Video stutter, lots of dropped frames
#1
I installed XBMC for the first time yesterday and so far I haven't been happy with my results. Let me start with a little background information.

I've been using the D-Link Boxee Box for over a year now and have been happy with it for the most part. They were releasing updates every three months until this summer, when support seems to have suddenly stopped. Anyway, I decided to get a new HTPC and give XBMC a try. I ended up getting a Zotac ZBOX ID61 and 4 GB of RAM. Based on specs, the Zotac box is supposed to be noticeably more powerful than my aging Boxee Box, yet this doesn't seem to be the case. (See bottom of post for Boxee Box and Zotac ID61 specs.)

I looked into ways I can install XBMC on my new box. OpenELEC seemed like the obvious choice, because it's small, boots fast, and it's tailored specifically for XBMC. Unfortunately OpenELEC has a nasty bug where you randomly get a black screen at boot up and you have to power cycle several times (or SSH into the box and reboot that way) to get XBMC working. More info here => http://openelec.tv/forum/64-installation...ith-cursor

I did get OpenELEC to boot properly a few times and during playback of 1080p content I saw video jerkiness/stuttering and a lot of dropped frames.
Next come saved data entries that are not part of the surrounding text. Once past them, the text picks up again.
### src/rtl/ufpc_pkg.sv
`timescale 1ns / 1ps
// ----------------------------------------------------------------------------
// ufpc_pkg
// Shared types, character constants and helper functions for the
// form-urlencoded percent encoder / decoder.
// ----------------------------------------------------------------------------
package ufpc_pkg;

    // request payload on the input side
    typedef struct packed {
        logic [7:0] in_byte;
        logic       in_last;
    } t_in;

    // request payload on the output side
    typedef struct packed {
        logic [7:0] out_byte;
        logic       out_last;
    } t_out;

    // one classified job: up to three output bytes
    localparam int JobBytes = 3;
    localparam int JobCntW  = $clog2(JobBytes + 1);

    typedef struct packed {
        logic [JobBytes-1:0][7:0] data;
        logic [JobCntW-1:0]       cnt;
        logic                     last;
    } t_job;

    // job queue geometry
    localparam int QDepth = 4;
    localparam int QAw    = $clog2(QDepth);
    localparam int QCw    = $clog2(QDepth + 1);

    typedef struct packed {
        logic           full;
        logic           empty;
        logic [QCw-1:0] count;
    } t_q_stat;

    // held-sequence state of the decoder
    typedef enum logic [1:0] {
        PendNone  = 2'd0,
        PendPct   = 2'd1,
        PendDigit = 2'd2
    } t_pend;

    // character codes
    localparam logic [7:0] ChPercent = 8'h25;
    localparam logic [7:0] ChPlus    = 8'h2B;
    localparam logic [7:0] ChSpace   = 8'h20;
    localparam logic [7:0] ChTilde   = 8'h7E;
    localparam logic [7:0] ChDash    = 8'h2D;
    localparam logic [7:0] ChUnder   = 8'h5F;
    localparam logic [7:0] ChDot     = 8'h2E;
    localparam logic [3:0] NibMask   = 4'hF;

    // unreserved characters pass through the encoder
    function automatic logic keeps_as_is(input logic [7:0] c);
        return (c inside {[8'h30:8'h39], [8'h41:8'h5A], [8'h61:8'h7A]}) ||
               c == ChDash || c == ChUnder || c == ChDot || c == ChTilde;
    endfunction

    function automatic logic is_hex(input logic [7:0] c);
        return c inside {[8'h30:8'h39], [8'h41:8'h46], [8'h61:8'h66]};
    endfunction

    function automatic logic [3:0] hex_val(input logic [7:0] c);
        logic [3:0] v;
        v = 4'd0;
        if (c inside {[8'h30:8'h39]}) begin
            v = c[3:0];
        end else if (c inside {[8'h41:8'h46], [8'h61:8'h66]}) begin
            v = c[3:0] + 4'd9;
        end
        return v;
    endfunction

    // uppercase hex digit of a nibble
    function automatic logic [7:0] hex_char(input logic [3:0] v);
        logic [3:0] m;
        m = v & NibMask;
        return (m < 4'd10) ? (8'h30 + {4'd0, m}) : (8'h37 + {4'd0, m});
    endfunction

endpackage

### src/rtl/ufpc_front.sv
`timescale 1ns / 1ps
// ----------------------------------------------------------------------------
// ufpc_front
// Accepts input requests, holds the mode register and the pending escape
// state, and turns each byte into a job of zero to three output bytes.
// ----------------------------------------------------------------------------
module ufpc_front import ufpc_pkg::*; (
    input  logic  i_clk,
    input  logic  i_rst_n,
    input  logic  i_in_valid,
    input  t_in   i_in,
    output logic  o_in_stall,
    input  logic  i_cfg_valid,
    output logic  o_cfg_ready,
    input  logic  i_cfg_data,
    input  logic  i_q_full,
    output logic  o_push,
    output t_job  o_job
);

    logic                     r_mode;
    t_pend                    r_pend;
    t_pend                    n_pend;
    logic [7:0]               r_digit;
    logic [7:0]               n_digit;
    logic                     accept;
    logic [7:0]               b;
    logic                     last;
    logic                     p_hold;
    logic [7:0]               p_byte;
    logic [JobBytes-1:0][7:0] v_data;
    logic [JobCntW-1:0]       v_cnt;

    assign o_cfg_ready = 1'b1;
    assign o_in_stall  = i_q_full;
    assign accept      = i_in_valid & ~i_q_full;
    assign b           = i_in.in_byte;
    assign last        = i_in.in_last;

    // plain decode of a byte with nothing held
    assign p_hold = (b == ChPercent) & ~last;
    assign p_byte = (b == ChPlus) ? ChSpace : b;

    // state register
    always_ff @(posedge i_clk) begin
        if (!i_rst_n) begin
            r_mode <= 1'b0;
            r_pend <= PendNone;
        end else if (i_cfg_valid) begin
            r_mode <= i_cfg_data;
            r_pend <= PendNone;
        end else if (accept) begin
            r_pend <= n_pend;
        end
    end

    // held digit
    always_ff @(posedge i_clk) begin
        if (accept) begin
            r_digit <= n_digit;
        end
    end

    // classify and build the job
    always_comb begin
        n_pend  = r_pend;
        n_digit = r_digit;
        v_data  = '0;
        v_cnt   = '0;
        if (!r_mode) begin
            if (keeps_as_is(b)) begin
                v_data[0] = b;
                v_cnt     = JobCntW'(1);
            end else if (b == ChSpace) begin
                v_data[0] = ChPlus;
                v_cnt     = JobCntW'(1);
            end else begin
                v_data[0] = ChPercent;
                v_data[1] = hex_char(b[7:4]);
                v_data[2] = hex_char(b[3:0]);
                v_cnt     = JobCntW'(3);
            end
        end else begin
            case (r_pend)
                PendPct: begin
                    n_pend = PendNone;
                    if (is_hex(b)) begin
                        if (last) begin
                            v_data[0] = ChPercent;
                            v_data[1] = b;
                            v_cnt     = JobCntW'(2);
                        end else begin
                            n_pend  = PendDigit;
                            n_digit = b;
                        end
                    end else begin
                        v_data[0] = ChPercent;
                        v_cnt     = JobCntW'(1);
                        if (p_hold) begin
                            n_pend = PendPct;
                        end else begin
                            v_data[1] = p_byte;
                            v_cnt     = JobCntW'(2);
                        end
                    end
                end
                PendDigit: begin
                    n_pend = PendNone;
                    if (is_hex(b)) begin
                        v_data[0] = {hex_val(r_digit), hex_val(b)};
                        v_cnt     = JobCntW'(1);
                    end else begin
                        v_data[0] = ChPercent;
                        v_data[1] = r_digit;
                        v_cnt     = JobCntW'(2);
                        if (p_hold) begin
                            n_pend = PendPct;
                        end else begin
                            v_data[2] = p_byte;
                            v_cnt     = JobCntW'(3);
                        end
                    end
                end
                default: begin
                    n_pend = PendNone;
                    if (p_hold) begin
                        n_pend = PendPct;
                    end else begin
                        v_data[0] = p_byte;
                        v_cnt     = JobCntW'(1);
                    end
                end
            endcase
        end
        // nothing stays held past the end of a string
        if (last) begin
            n_pend = PendNone;
        end
    end

    assign o_push     = accept & (v_cnt != '0);
    assign o_job.data = v_data;
    assign o_job.cnt  = v_cnt;
    assign o_job.last = last;

endmodule

### src/rtl/ufpc_queue.sv
`timescale 1ns / 1ps
// ----------------------------------------------------------------------------
// ufpc_queue
// Short first-in first-out queue of jobs between the classifying front
// and the emitting back.
// ----------------------------------------------------------------------------
module ufpc_queue import ufpc_pkg::*; (
    input  logic    i_clk,
    input  logic    i_rst_n,
    input  logic    i_push,
    input  t_job    i_job,
    input  logic    i_pop,
    output t_job    o_head,
    output t_q_stat o_stat
);

    t_job           r_mem [QDepth];
    logic [QAw-1:0] r_wr_ptr;
    logic [QAw-1:0] r_rd_ptr;
    logic [QCw-1:0] r_count;

    // pointers and fill count
    always_ff @(posedge i_clk) begin
        if (!i_rst_n) begin
            r_wr_ptr <= '0;
            r_rd_ptr <= '0;
            r_count  <= '0;
        end else begin
            if (i_push) begin
                r_wr_ptr <= r_wr_ptr + QAw'(1);
            end
            if (i_pop) begin
                r_rd_ptr <= r_rd_ptr + QAw'(1);
            end
            case ({i_push, i_pop})
                2'b10:   r_count <= r_count + QCw'(1);
                2'b01:   r_count <= r_count - QCw'(1);
                default: r_count <= r_count;
            endcase
        end
    end

    // job storage
    always_ff @(posedge i_clk) begin
        if (i_push) begin
            r_mem[r_wr_ptr] <= i_job;
        end
    end

    assign o_head       = r_mem[r_rd_ptr];
    assign o_stat.count = r_count;
    assign o_stat.full  = (r_count == QCw'(QDepth));
    assign o_stat.empty = (r_count == '0);

endmodule

### src/rtl/ufpc_back.sv
`timescale 1ns / 1ps
// ----------------------------------------------------------------------------
// ufpc_back
// Takes jobs from the queue and sends their bytes out one per cycle while
// the output is not stalled, marking the final byte of a string.
// ----------------------------------------------------------------------------
module ufpc_back import ufpc_pkg::*; (
    input  logic  i_clk,
    input  logic  i_rst_n,
    input  t_job  i_head,
    input  logic  i_q_empty,
    output logic  o_pop,
    output logic  o_out_valid,
    output t_out  o_out,
    input  logic  i_out_stall
);

    logic               r_busy;
    t_job               r_job;
    logic [JobCntW-1:0] r_idx;
    logic               out_fire;
    logic               at_end;
    logic               free;

    assign out_fire = r_busy & ~i_out_stall;
    assign at_end   = (r_idx == (r_job.cnt - JobCntW'(1)));
    assign free     = ~r_busy | (out_fire & at_end);
    assign o_pop    = free & ~i_q_empty;

    // current job and byte index
    always_ff @(posedge i_clk) begin
        if (!i_rst_n) begin
            r_busy <= 1'b0;
            r_idx  <= '0;
        end else if (o_pop) begin
            r_busy <= 1'b1;
            r_idx  <= '0;
        end else if (out_fire) begin
            if (at_end) begin
                r_busy <= 1'b0;
            end else begin
                r_idx <= r_idx + JobCntW'(1);
            end
        end
    end

    // job payload
    always_ff @(posedge i_clk) begin
        if (o_pop) begin
            r_job <= i_head;
        end
    end

    assign o_out_valid    = r_busy;
    assign o_out.out_byte = r_job.data[r_idx];
    assign o_out.out_last = r_job.last & at_end;

endmodule

### src/rtl/url_form_percent_codec_top.sv
`timescale 1ns / 1ps
// Path: an accepted byte's job is written into the job queue at the accepting edge,
// then popped into the back end's job register, which drives its output bytes.
// Throughput: one input byte per cycle while the output keeps up; the output moves
// one byte per cycle, so a run of three-byte escapes fills the four-entry job queue
// and the input then stalls whenever the queue is full.
// Reset: synchronous, active low; clears the mode, held escape state and queue.
// ----------------------------------------------------------------------------
// url_form_percent_codec_top
// Form-urlencoded percent encoder and decoder with a decoupled front
// (classify) and back (emit) joined by a short job queue.
// ----------------------------------------------------------------------------
module url_form_percent_codec_top import ufpc_pkg::*; (
    input  logic i_clk,
    input  logic i_rst_n,
    input  logic i_in_valid,
    input  t_in  i_in,
    output logic o_in_stall,
    output logic o_out_valid,
    output t_out o_out,
    input  logic i_out_stall,
    input  logic i_cfg_valid,
    output logic o_cfg_ready,
    input  logic i_cfg_data
);

    t_job    push_job;
    t_job    head_job;
    logic    push;
    logic    pop;
    t_q_stat q_stat;

    // classify
    ufpc_front u_front (
        .i_clk       (i_clk),
        .i_rst_n     (i_rst_n),
        .i_in_valid  (i_in_valid),
        .i_in        (i_in),
        .o_in_stall  (o_in_stall),
        .i_cfg_valid (i_cfg_valid),
        .o_cfg_ready (o_cfg_ready),
        .i_cfg_data  (i_cfg_data),
        .i_q_full    (q_stat.full),
        .o_push      (push),
        .o_job       (push_job)
    );

    // job queue
    ufpc_queue u_queue (
        .i_clk   (i_clk),
        .i_rst_n (i_rst_n),
        .i_push  (push),
        .i_job   (push_job),
        .i_pop   (pop),
        .o_head  (head_job),
        .o_stat  (q_stat)
    );

    // emit
    ufpc_back u_back (
        .i_clk       (i_clk),
        .i_rst_n     (i_rst_n),
        .i_head      (head_job),
        .i_q_empty   (q_stat.empty),
        .o_pop       (pop),
        .o_out_valid (o_out_valid),
        .o_out       (o_out),
        .i_out_stall (i_out_stall)
    );

    // queue never overfills
    a_q_bound: assert property (@(posedge i_clk) disable iff (!i_rst_n)
        q_stat.count <= QCw'(QDepth))
        else $error("job queue count above depth");

    // no push into a full queue
    a_no_overflow: assert property (@(posedge i_clk) disable iff (!i_rst_n)
        push |-> !q_stat.full)
        else $error("push into full job queue");

    // no pop from an empty queue
    a_no_underflow: assert property (@(posedge i_clk) disable iff (!i_rst_n)
        pop |-> !q_stat.empty)
        else $error("pop from empty job queue");

    // a job pushed into an empty idle path is popped by the back end and shows up at the output
    a_push_to_out: assert property (@(posedge i_clk) disable iff (!i_rst_n)
        (push && q_stat.empty && !o_out_valid) |-> ##2 o_out_valid)
        else $error("queued job not picked up by the back end");

endmodule
### config.mk
export PLATFORM = sky130hd
export DESIGN_NAME = url_form_percent_codec_top
export DESIGN_NICKNAME = d
export VERILOG_FILES = /design/src/rtl/ufpc_pkg.sv /design/src/rtl/ufpc_front.sv /design/src/rtl/ufpc_queue.sv /design/src/rtl/ufpc_back.sv /design/src/rtl/url_form_percent_codec_top.sv
export SDC_FILE = /design/constraint.sdc
export NUM_CORES = 1
export LEC_CHECK = 0
export BUFFER_PORTS_ARGS = -buffer_cell sky130_fd_sc_hd__buf_4
export CAP_MARGIN = 10
export CORE_UTILIZATION = 28
export DETAILED_ROUTE_END_ITERATION = 7
export PLACE_DENSITY = 0.44
export SLEW_MARGIN = 30
export SYNTH_ARGS = -nofsm -noshare
export SYNTH_HDL_FRONTEND = slang
export SYNTH_HIERARCHICAL = 1
export SYNTH_SLANG_ARGS = --single-unit
### constraint.sdc
create_clock -name i_clk -period 9.3 [get_ports i_clk]
set_input_delay 1.86 -clock i_clk [delete_from_list [all_inputs] [get_ports i_clk]]
set_output_delay 1.86 -clock i_clk [all_outputs]
set_load 0.03 [all_outputs]
==> summary.md <==
| Metric | Value |
|---|---|
| Outcome | `finished, final reports clean` |
| Max stage delay on crit path | `about 0.55 ns` |
| Post-CTS setup buffers | `0` |
| Area of the mapped netlist | `approximately 0.0076 mm^2` |
| Worst setup path class | `input port to flip-flop` |
| Initial antenna violation count | `0` |
| Static leakage | `about 2.9 nW` |
| Cell depth of the worst setup path | `15` |
| Avg WL per Cell | `between 15 and 20 um` |
| Ys async rst share | `0%` |
| Die area | `between 0.02 and 0.03 mm^2` |
| Cells after DPL | `between 800 and 900` |
| Count leader, synth | `edfxtp_1` |
| Final period util | `57.2%` |
| GPL Wtd Cong | `slightly below 0.9` |
| Initial DRT Pass Iterations | `5` |
| Setup violators final | `0` |
| Pin count of the biggest net entering global routing | `31` |
| Post-Syn Nets | `between 500 and 600` |
| Post-synth top cells | `143 x edfxtp_1, 32 x nand2_1, 27 x o21ai_0, 21 x inv_1, 20 x mux4_2` |
| Most frequent cell on the critical path | `inv_1` |
| RSZ-0062 raised after global routing | `no` |
| Slowest CP cell | `nor4_4` |
| Vias in the first global route | `between 4,000 and 5,000` |
| DRC | `0` |
| First-pass GRT wire length | `around 28,000 um` |
| Die Y | `166 um` |
| Final #Nets | `between 500 and 600` |
| Clock slew seen by the registers of the worst setup and hold paths | `~0.070 ns` |
| Htree depth | `4` |
| # hold bufs at CTS | `0` |
| Vias | `approximately 4,500` |
| Reg area | `~0.0046 mm^2` |
| Post-synth EDFFs | `approximately 140` |
| Synthesis-to-finish area growth | `14.1%` |
| GRT overflow | `0` |
| VDD IR max | `0.115 mV` |
| Clk_skew | `roughly 0.011 ns` |
| Final Hold Viols | `0` |
| Worst Setup SP | `i_in[2]` |
| TritonCTS Buffers | `17` |
| Core ar. | `between 0.02 and 0.03 mm^2` |
| CP arrival | `~5.7 ns` |
| Post-CTS Resized | `0` |
| Setup TNS | `0 ns` |
| Yosys reg bits | `between 150 and 200` |
| Initial Util | `28.8%` |
| Yosys top cell area share | `around 57%` |
| Cell family with most CP delay | `simple AND/OR/NAND/NOR gates` |
| Number of distinct library cells after synthesis | `78` |
| Flop2flop setup slack | `between 5 and 6 ns` |
| Reg2reg end | `u_queue/r_count[2]$_SDFFE_PN0P_` |
| Drt via density | `5.08` |
| Filler Cell Count | `between 2,000 and 3,000` |
| Ant. Diodes | `0` |
| Top-level I/O count | `27` |
| WP buf/inv | `4` |
| GRT Total Usage | `between 10% and 20%` |
| Reg-to-reg startpoint | `u_front/r_pend[0]$_SDFFE_PP0P_` |
| Clock root buffer | `clkbuf_16` |
| Worst Reg-to-Reg Cells | `13` |
| Max-slew violations | `0` |
| Worst EP required | `roughly 9.6 ns` |
| Synth area leaders | `edfxtp_1 57%, mux4_2 6.0%, dfxtp_1 4.0%` |
| Final WL | `roughly 18,000 um` |
| Sequential share of the synthesized area | `around 60%` |
| Yosys top cell by area | `edfxtp_1` |
| Fmax | `188 MHz` |
| Max transition margin | `between 30% and 40%` |
| Detail Placement HPWL | `between 10,000 and 15,000 um` |
| Termination of the worst setup path | `u_queue/r_count[2]$_SDFFE_PN0P_` |
| CP Launch Type | `input port` |
| Clock Latency Late Sink | `between 0.4 and 0.5 ns` |
| Layout cells sized above 1 | `18.9%` |
| Non-filler instance count after layout | `885` |
| PortBufs | `25` |
| Max-cap violations | `0` |
| DRT iter0 DRCs | `around 390` |
| Yosys warning count | `6` |
| Std cell rows | `59` |
| Multi-input logic area | `between 0.002 and 0.003 mm^2` |
| Crit path cell chain | `buf_4, inv_1, ha_1, or4b_4, a311o_1, o21a_4, nor4_4, o311a_1, inv_1, ha_1, inv_1, fa_1, xor2_1, or3_1, a21boi_0` |
| Fin crit period | `around 5.3 ns` |
| Syn Inst Count | `approximately 520` |
| HP Class | `flip-flop to flip-flop` |
| Clock sinks | `approximately 160` |
| Pwr Density | `258 mW/mm^2` |
| Critical Path End Type | `flip-flop` |
| CTS Buffer Depth | `2` |
| Post-route ant nets | `0` |
| Most used DFF post-synth | `edfxtp_1` |
| CTS tree | `built` |
| Worst Tran Pin Value | `between 0.9 and 1 ns` |
| Critical path peak fanout | `15` |
| Syn_area_per_cell | `14.6 um^2` |
| Die W | `roughly 170 um` |
-- metal layers --
layer / GRT usage (%) / up-vias / wire, um
met2: 21.2 / 107 / 8230
met3: 3.24 / 15 / 668
li1: - / 2079 / -
met4: 3.58 / 0 / 225
met5: 0 / - / 0
met1: 17.8 / 2292 / 8430
-- cells in the final DEF (no fill, tap or decap), types with 3 or more instances in the layout --
cell	n
edfxtp_1	143
nand2_1	32
buf_4	31
o21ai_0	26
inv_1	21
mux4_2	20
ha_1	19
clkbuf_16	17
mux2i_1	17
nor2_1	15
dfxtp_1	14
and2_1	13
a21oi_1	12
nor2b_1	8
a22oi_1	8
nand3_1	8
mux4_1	7
a31oi_1	6
nand4_1	6
inv_8	5
a22o_1	5
xnor2_1	5
o31ai_1	5
nor4b_1	4
nand2b_1	4
nor3_1	4
o21bai_1	4
o211ai_1	4
xor2_1	4
a32o_1	4
clkinv_4	3
or2_2	3
a21boi_0	3
and3_1	3
or3_1	3
and2_2	3
-- power breakdown --
group          total (mW)  switching (mW)  leakage (nW)  internal [mW]
combinational       0.514           0.311          1.14          0.202
clock               0.700           0.315         0.293          0.384
sequential           1.02          0.0636          1.45          0.953
total                2.23           0.690          2.88           1.54
-- kinds of logic (layout without fill, tap and decap cells) --
kind of cell	after synthesis	in the layout	share of synthesized area (%)
compound gates	106	106	10.1
flops	158	158	60.8
other cells	1	1	0.0496
fa+ha+maj	20	20	3.41
simple gates	125	125	9.84
xor+xnor	10	10	1.26
buf+inv	52	84	3.61
mux	46	46	10.9
-- cell type report --
cell class | count | area share, %
multi-input combinational | 308 | 31.3
clock buffer | 17 | 4.93
tap | 335 | 4.86
timing repair buffer | 31 | 2.70
clock inverter | 15 | 2.03
inverter | 21 | 0.913
sequential | 158 | 53.3
-- registers in the layout, indices dropped and copies added (netlist names), named ones only --
| signal | count |
|---|---|
| u_front/r_digit | 8 |
| u_queue/r_wr_ptr | 2 |
| u_back/r_idx | 2 |
| u_back/r_job | 27 |
| u_front/r_mode | 1 |
| u_queue/r_rd_ptr | 2 |
| u_queue/r_count | 3 |
| u_front/r_pend | 2 |
| u_back/o_out_valid | 1 |
| u_queue/r_mem | 108 |
-- metrics by stage --
step / power, mW / utilization, % / cell area (um^2) / hold WS (ns) / setup WS, ns
after CTS: 2.26 / 32.8 / 8630 / 0.531 / 4.01
final: 2.23 / 32.8 / 8630 / 0.522 / 3.98
after global placement: 1.54 / 30.6 / 8030 / 0.485 / 3.64
after floorplan: 1.39 / - / 7560 / 0.467 / 3.90
after detailed placement: 1.56 / 30.6 / 8030 / 0.521 / 3.56
after global routing: 2.34 / 32.8 / 8630 / 0.554 / 3.71
-- worst reg2reg max path: stages (launching register included) --
cell      delay (ns)
dfxtp_1         0.36
inv_1           0.07
ha_1            0.52
nor2b_1         0.64
nand2_1         0.19
nor4_4          0.46
o311a_1         0.40
inv_1           0.08
ha_1            0.22
inv_1           0.08
fa_1            0.17
xor2_1          0.08
or3_1           0.31
a21boi_0        0.18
I also noticed that CPU load was always around 20-25% even when no video was playing. I don't know if this load was caused by XBMC or by something else relating to the underlying Linux system. During HD playback CPU load would spike to 80-100% on one core and 20-30% on the other, depending on the video. At any rate, I decided to move on to my next option.

I installed XBMCbuntu next, hoping for better results. Unfortunately I ended up with similar issues. CPU usage is still sitting at around 20% all the time (this seems very high for an idle system), even when I'm doing nothing except looking at the CPU usage on the system details page. When I play HD content, CPU usage spikes to 100% on one core, 20-40% on the other and lots of frames would get dropped. This would especially be noticeable on high bitrate videos. Black Swan for example has a grainy effect (similar to what you would see on 300) which causes bitrates to go above 20Mbps in certain scenes. When the bitrate goes above 20Mbps, the video becomes so jerky it's almost unwatchable.

Even movies without the grainy effect experience video stuttering and lots of dropped frames during fast scenes. I've tried every settings combination imaginable in XBMC (enable all h/w acceleration, disable all h/w acceleration, various combinations of those two, various rendering settings, etc) but the result is always the same.

The same video plays perfectly on my Boxee Box. Even though it has lower specs than the Zotac ID61, it plays all 1080p content flawlessly, without stuttering or dropped frames. Another thing I noticed with both OpenELEC and XBMCbuntu is that all my videos seem darker compared to Boxee and videos seem "softer" and not ask sharp/crisp as on my Boxee Box. I'm using the same TV and HDMI cable for both Boxee and the Zotac ID61.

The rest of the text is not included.